The US has no single national privacy law, but a growing patchwork of state laws led by California’s CCPA and CPRA increasingly affects how businesses handle data, including B2B contacts. For data buyers, understanding the basics is now part of operating responsibly. Here’s a plain-English overview.
The US Privacy Landscape
Unlike the EU’s single GDPR, the US regulates privacy state by state. California has led with the strongest framework, and many other states have since passed their own laws. The result is a patchwork: which rules apply depends largely on where your contacts reside, not just where your business is based.
What CCPA and CPRA Cover
The California Consumer Privacy Act (CCPA), expanded by the California Privacy Rights Act (CPRA), gives California residents rights over their personal information including rights to know, delete, and opt out of the “sale” or “sharing” of their data. The laws apply to businesses that meet certain thresholds related to size, revenue, or the volume of personal information they handle.

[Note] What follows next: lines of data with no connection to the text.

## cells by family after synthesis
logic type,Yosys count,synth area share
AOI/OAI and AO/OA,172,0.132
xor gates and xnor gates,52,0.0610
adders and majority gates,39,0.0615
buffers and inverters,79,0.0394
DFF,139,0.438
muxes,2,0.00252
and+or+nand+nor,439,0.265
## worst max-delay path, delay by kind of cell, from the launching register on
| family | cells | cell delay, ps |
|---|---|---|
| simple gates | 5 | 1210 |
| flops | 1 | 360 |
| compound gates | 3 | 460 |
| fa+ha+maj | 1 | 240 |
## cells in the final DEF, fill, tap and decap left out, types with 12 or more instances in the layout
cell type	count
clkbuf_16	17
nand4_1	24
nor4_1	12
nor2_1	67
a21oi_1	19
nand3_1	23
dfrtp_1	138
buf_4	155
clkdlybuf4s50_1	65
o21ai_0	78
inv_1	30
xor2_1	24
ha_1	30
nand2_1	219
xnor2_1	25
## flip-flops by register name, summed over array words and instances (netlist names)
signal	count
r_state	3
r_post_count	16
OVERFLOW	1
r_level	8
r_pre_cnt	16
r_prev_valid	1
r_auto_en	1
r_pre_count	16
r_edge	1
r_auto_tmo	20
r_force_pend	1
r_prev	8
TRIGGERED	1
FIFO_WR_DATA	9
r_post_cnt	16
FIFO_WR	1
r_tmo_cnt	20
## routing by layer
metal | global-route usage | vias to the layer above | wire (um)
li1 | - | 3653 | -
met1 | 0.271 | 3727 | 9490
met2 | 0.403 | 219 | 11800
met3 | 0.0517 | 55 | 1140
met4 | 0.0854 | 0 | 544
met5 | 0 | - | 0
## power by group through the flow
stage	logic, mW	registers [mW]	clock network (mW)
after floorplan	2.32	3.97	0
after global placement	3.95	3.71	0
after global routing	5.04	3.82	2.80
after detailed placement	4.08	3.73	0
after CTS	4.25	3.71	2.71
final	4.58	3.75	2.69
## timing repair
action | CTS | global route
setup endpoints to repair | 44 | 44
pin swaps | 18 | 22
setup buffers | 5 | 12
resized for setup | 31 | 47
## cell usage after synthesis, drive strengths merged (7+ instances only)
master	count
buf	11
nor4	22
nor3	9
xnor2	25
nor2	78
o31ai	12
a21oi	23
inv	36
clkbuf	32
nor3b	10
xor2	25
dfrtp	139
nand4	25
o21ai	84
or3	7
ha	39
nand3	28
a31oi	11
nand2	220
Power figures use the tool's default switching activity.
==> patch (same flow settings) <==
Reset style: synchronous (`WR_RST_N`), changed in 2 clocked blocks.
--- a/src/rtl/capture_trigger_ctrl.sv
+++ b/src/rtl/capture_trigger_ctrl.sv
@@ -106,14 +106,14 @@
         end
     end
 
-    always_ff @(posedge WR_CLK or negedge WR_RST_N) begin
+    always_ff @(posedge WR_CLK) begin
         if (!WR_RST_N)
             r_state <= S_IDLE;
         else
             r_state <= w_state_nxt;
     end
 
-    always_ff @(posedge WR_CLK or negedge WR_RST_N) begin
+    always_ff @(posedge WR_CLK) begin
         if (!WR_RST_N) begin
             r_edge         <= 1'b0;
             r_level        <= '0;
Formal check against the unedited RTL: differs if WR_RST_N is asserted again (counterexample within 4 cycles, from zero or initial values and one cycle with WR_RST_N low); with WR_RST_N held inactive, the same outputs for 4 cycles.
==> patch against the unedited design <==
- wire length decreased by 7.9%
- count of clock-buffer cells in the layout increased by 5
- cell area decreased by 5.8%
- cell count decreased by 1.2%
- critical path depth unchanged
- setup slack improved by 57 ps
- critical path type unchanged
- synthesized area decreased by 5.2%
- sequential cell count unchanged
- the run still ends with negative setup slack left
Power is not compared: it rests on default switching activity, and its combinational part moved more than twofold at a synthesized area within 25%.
[config.mk]
export PLATFORM = sky130hd
export DESIGN_NAME = alu_step_sequencer
export DESIGN_NICKNAME = d
export VERILOG_FILES = /design/src/rtl/alu_seq_pkg.sv /design/src/rtl/btn_debounce.sv /design/src/rtl/alu_step_sequencer.sv
export SDC_FILE = /design/constraint.sdc
export NUM_CORES = 1
export LEC_CHECK = 0
export CELL_PAD_IN_SITES_DETAIL_PLACEMENT = 1
export CELL_PAD_IN_SITES_GLOBAL_PLACEMENT = 1
export CORE_UTILIZATION = 40
export CTS_CLUSTER_SIZE = 14
export DETAILED_ROUTE_END_ITERATION = 16
export PLACE_DENSITY = 0.94
export REMOVE_ABC_BUFFERS = 1
export SLEW_MARGIN = 20
export SYNTH_ARGS = -nofsm -noshare
export SYNTH_HDL_FRONTEND = slang
export SYNTH_HIERARCHICAL = 1
export SYNTH_SLANG_ARGS = --single-unit
[constraint.sdc]
create_clock -name clk -period 3.9 [get_ports clk]
set_input_delay 0.78 -clock clk [delete_from_list [all_inputs] [get_ports clk]]
set_output_delay 0.78 -clock clk [all_outputs]
set_load 0.02 [all_outputs]
[src/rtl/alu_seq_pkg.sv]
// State encodings shared by the step sequencer,
// the display mux and the LED logic.
package alu_seq_pkg;

    localparam int STATE_W = 2;

    typedef enum logic [STATE_W-1:0] {
        GET_A = 2'd0,
        GET_B = 2'd1,
        EXEC  = 2'd2,
        DONE  = 2'd3
    } seq_state_e;

endpackage

[src/rtl/btn_debounce.sv]
// Step button conditioner: 2-flop sync, tick-sampled
// stability counter and a one-clk rising-edge pulse.
module btn_debounce #(
    parameter int unsigned DEBOUNCE_TICKS = 4
) (
    input  logic clk,
    input  logic reset_n,
    input  logic tick,
    input  logic btn,
    output logic step
);

    localparam logic [3:0] TICKS = 4'(DEBOUNCE_TICKS);

    logic       sync1_q;
    logic       sync2_q;
    logic       level_q;
    logic       step_q;
    logic [3:0] cnt_q;
    logic [3:0] cnt_d;

    // Saturating increment so a stuck mismatch never wraps to zero.
    assign cnt_d = (cnt_q == 4'hF) ? cnt_q : cnt_q + 4'd1;

    always_ff @(posedge clk or negedge reset_n) begin
        if (!reset_n) begin
            sync1_q <= 1'b0;
            sync2_q <= 1'b0;
            level_q <= 1'b0;
            step_q  <= 1'b0;
            cnt_q   <= 4'd0;
        end else begin
            sync1_q <= btn;
            sync2_q <= sync1_q;
            step_q  <= 1'b0;
            if (tick) begin
                if (sync2_q != level_q) begin
                    if (cnt_d == TICKS) begin
                        level_q <= sync2_q;
                        cnt_q   <= 4'd0;
                        step_q  <= sync2_q;
                    end else begin
                        cnt_q <= cnt_d;
                    end
                end else begin
                    cnt_q <= 4'd0;
                end
            end
        end
    end

    assign step = step_q;

endmodule
`config.mk`:
```
export PLATFORM = sky130hd
export DESIGN_NAME = packet_trigger_gen
export DESIGN_NICKNAME = d
export VERILOG_FILES = /design/src/rtl/packet_trigger_gen.sv
export SDC_FILE = /design/constraint.sdc
export NUM_CORES = 1
export LEC_CHECK = 0
export CORE_MARGIN = 1.5
export CORE_UTILIZATION = 35
export CTS_CLUSTER_SIZE = 20
export DETAILED_ROUTE_END_ITERATION = 10
export GPL_ROUTABILITY_DRIVEN = 0
export PLACE_DENSITY = 0.58
export SYNTH_ARGS = -nofsm -noshare
export SYNTH_HDL_FRONTEND = slang
export SYNTH_SLANG_ARGS = --single-unit
```
`constraint.sdc`:
```
create_clock -name clock -period 3.9 [get_ports clock]
set_input_delay 0.585 -clock clock [delete_from_list [all_inputs] [get_ports clock]]
set_output_delay 0.585 -clock clock [all_outputs]
set_load 0.1 [all_outputs]
```
`src/rtl/packet_trigger_gen.sv`:
```
// Packet qualifier and trigger-window generator for the backscatter modulator.
// Optional early end of the trigger window on envelope loss: PACKET_TRIGGER_EARLY_STOP_EN.
module packet_trigger_gen #(
  parameter int SYNC_STAGES = 2,
  parameter int MIN_HIGH    = 16,
  parameter int START_DELAY = 320,
  parameter int TRIG_LEN    = 3200,
  parameter int HOLDOFF     = 1600,
  parameter int CNT_W       = 16
) (
  input  logic       clock,
  input  logic       reset,
  input  logic       envelope_in,
  input  logic       enable,
  output logic       trigger_signal,
  output logic       busy,
  output logic [7:0] packet_count
);

  localparam logic [2:0] ST_IDLE    = 3'd0;
  localparam logic [2:0] ST_QUALIFY = 3'd1;
  localparam logic [2:0] ST_DELAY   = 3'd2;
  localparam logic [2:0] ST_ACTIVE  = 3'd3;
  localparam logic [2:0] ST_HOLDOFF = 3'd4;

  localparam logic [CNT_W-1:0] ONE_C      = CNT_W'(1);
  localparam logic [CNT_W-1:0] MIN_HIGH_C = CNT_W'(MIN_HIGH);
  localparam logic [CNT_W-1:0] START_C    = CNT_W'(START_DELAY);
  localparam logic [CNT_W-1:0] TRIG_C     = CNT_W'(TRIG_LEN);
  localparam logic [CNT_W-1:0] HOLD_C     = CNT_W'(HOLDOFF);

  logic [SYNC_STAGES-1:0] sync_q;
  logic                   env_s;
  logic [2:0]             state_q, state_d;
  logic [CNT_W-1:0]       cnt_q, cnt_d;
  logic                   seen_low_q, seen_low_d;
  logic                   trig_q, busy_q;
  logic [7:0]             pcount_q;
  logic                   early_stop;

  assign env_s = sync_q[SYNC_STAGES-1];

`ifdef PACKET_TRIGGER_EARLY_STOP_EN
  logic [CNT_W-1:0] low_q, low_d;

  // Run length of consecutive low samples while the window is open
  always_comb begin
    low_d      = '0;
    early_stop = 1'b0;
    if (state_q == ST_ACTIVE && !env_s) begin
      low_d      = low_q + ONE_C;
      early_stop = (low_q == MIN_HIGH_C - ONE_C);
    end
  end

  always_ff @(posedge clock) begin
    if (!reset) low_q <= '0;
    else        low_q <= low_d;
  end
`else
  assign early_stop = 1'b0;
`endif

  always_comb begin
    state_d    = state_q;
    cnt_d      = cnt_q;
    seen_low_d = seen_low_q;
    if (!enable) begin
      state_d    = ST_IDLE;
      cnt_d      = '0;
      seen_low_d = 1'b0;
    end else begin
      case (state_q)
        ST_IDLE: begin
          cnt_d = '0;
          if (env_s) begin
            state_d = ST_QUALIFY;
            cnt_d   = ONE_C;
          end
        end
        ST_QUALIFY: begin
          if (!env_s) begin
            state_d = ST_IDLE;
            cnt_d   = '0;
          end else if (cnt_q == MIN_HIGH_C) begin
            state_d = ST_DELAY;
            cnt_d   = ONE_C;
          end else begin
            cnt_d = cnt_q + ONE_C;
          end
        end
        ST_DELAY: begin
          if (!env_s) begin
            state_d = ST_IDLE;
            cnt_d   = '0;
          end else if (cnt_q == START_C) begin
            state_d    = ST_ACTIVE;
            cnt_d      = ONE_C;
            seen_low_d = 1'b0;
          end else begin
            cnt_d = cnt_q + ONE_C;
          end
        end
        ST_ACTIVE: begin
          if (!env_s) seen_low_d = 1'b1;
          if (cnt_q == TRIG_C || early_stop) begin
            state_d = ST_HOLDOFF;
            cnt_d   = ONE_C;
          end else begin
            cnt_d = cnt_q + ONE_C;
          end
        end
        ST_HOLDOFF: begin
          if (!env_s) seen_low_d = 1'b1;
          // Saturate at the terminal count until the packet has ended
          if (cnt_q == HOLD_C) begin
            if (seen_low_q || !env_s) begin
              state_d = ST_IDLE;
              cnt_d   = '0;
            end
          end else begin
            cnt_d = cnt_q + ONE_C;
          end
        end
        default: begin
          state_d = ST_IDLE;
          cnt_d   = '0;
        end
      endcase
    end
  end

  always_ff @(posedge clock) begin
    if (!reset) begin
      sync_q     <= '0;
      state_q    <= ST_IDLE;
      cnt_q      <= '0;
      seen_low_q <= 1'b0;
      trig_q     <= 1'b0;
      busy_q     <= 1'b0;
      pcount_q   <= 8'd0;
    end else begin
      sync_q     <= {sync_q[SYNC_STAGES-2:0], envelope_in};
      state_q    <= state_d;
      cnt_q      <= cnt_d;
      seen_low_q <= seen_low_d;
      trig_q     <= (state_d == ST_ACTIVE);
      busy_q     <= (state_d != ST_IDLE);
      if (state_d == ST_ACTIVE && state_q != ST_ACTIVE) pcount_q <= pcount_q + 8'd1;
    end
  end

  assign trigger_signal = trig_q;
  assign busy           = busy_q;
  assign packet_count   = pcount_q;

endmodule

```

How They Apply to B2B Contacts
Importantly, a previous exemption that largely excluded B2B and employee data from California’s rules has expired. As a result, the personal information of California residents in a B2B context is now generally covered, meaning business contacts may have the same rights as consumers. Buyers handling data on Californians should account for this.
The Growing Patchwork of State Laws
Beyond California, a growing number of US states have enacted their own privacy laws, each with its own thresholds, definitions, and rights. While they share common themes transparency, access, deletion, and opt-out rights the details differ. If you target contacts across multiple states, you may need to account for several frameworks at once.
Practical Compliance Steps
Sensible steps include: knowing which state laws apply based on where your contacts live, providing clear privacy notices, honoring access, deletion, and opt-out requests, offering an opt-out of data “sale/sharing” where required, and buying from vendors who can document lawful sourcing. Given the moving landscape, periodic legal review is wise.
Key Takeaways
US privacy law is a state-by-state patchwork led by California’s CCPA and CPRA, and the prior B2B exemption in California has expired so business contacts on US residents increasingly carry consumer-style rights. Track which state laws apply to your contacts, honor data-subject rights, and consult an attorney as the landscape keeps shifting.
Frequently Asked Questions
Do CCPA and CPRA apply to B2B data?
Increasingly yes. A previous exemption that largely excluded B2B data in California has expired, so personal information of California residents in a B2B context is now generally covered.
Is there a single US privacy law?
No. The US regulates privacy state by state, creating a patchwork. Which rules apply depends largely on where your contacts reside.
What rights do CCPA/CPRA give people?
Rights to know what data is held, to delete it, and to opt out of the sale or sharing of their personal information, among others, subject to business thresholds.
What should B2B buyers do about US privacy laws?
Identify which state laws apply, provide privacy notices, honor data-subject requests, offer opt-outs where required, and buy from vendors who document lawful sourcing. Review with counsel as laws evolve.
How can I determine whether a state privacy law applies to my business?
Many state privacy laws apply based on factors such as business size, revenue, the volume of personal information processed, or activities involving residents of that state. Organizations should review the specific thresholds that apply to their operations.
What questions should I ask a B2B data vendor about US privacy compliance?
Ask how the data is sourced, whether privacy rights requests are supported, what documentation is available, how opt-outs are handled, and whether the vendor monitors changes in state privacy regulations.
Do privacy laws affect how I use purchased B2B data?
Yes. Compliance obligations often focus on how personal information is processed, stored, shared, and used after acquisition. Purchasing data is only one part of the compliance picture.
Why is vendor transparency important under US privacy laws?
Transparent vendors can explain where their data originates, how it is maintained, and how privacy requests are managed. This helps buyers assess compliance risk and demonstrate responsible data practices.
Should I maintain processes for handling privacy requests?
Yes. Organizations that use B2B data should have procedures for responding to requests such as access, deletion, correction, and opt-out requests where required by applicable laws.
How can I reduce privacy risk when buying B2B data?
Work with reputable vendors, understand the laws that apply to your target markets, maintain clear privacy policies, honor consumer rights requests, and periodically review your data handling practices as regulations continue to evolve.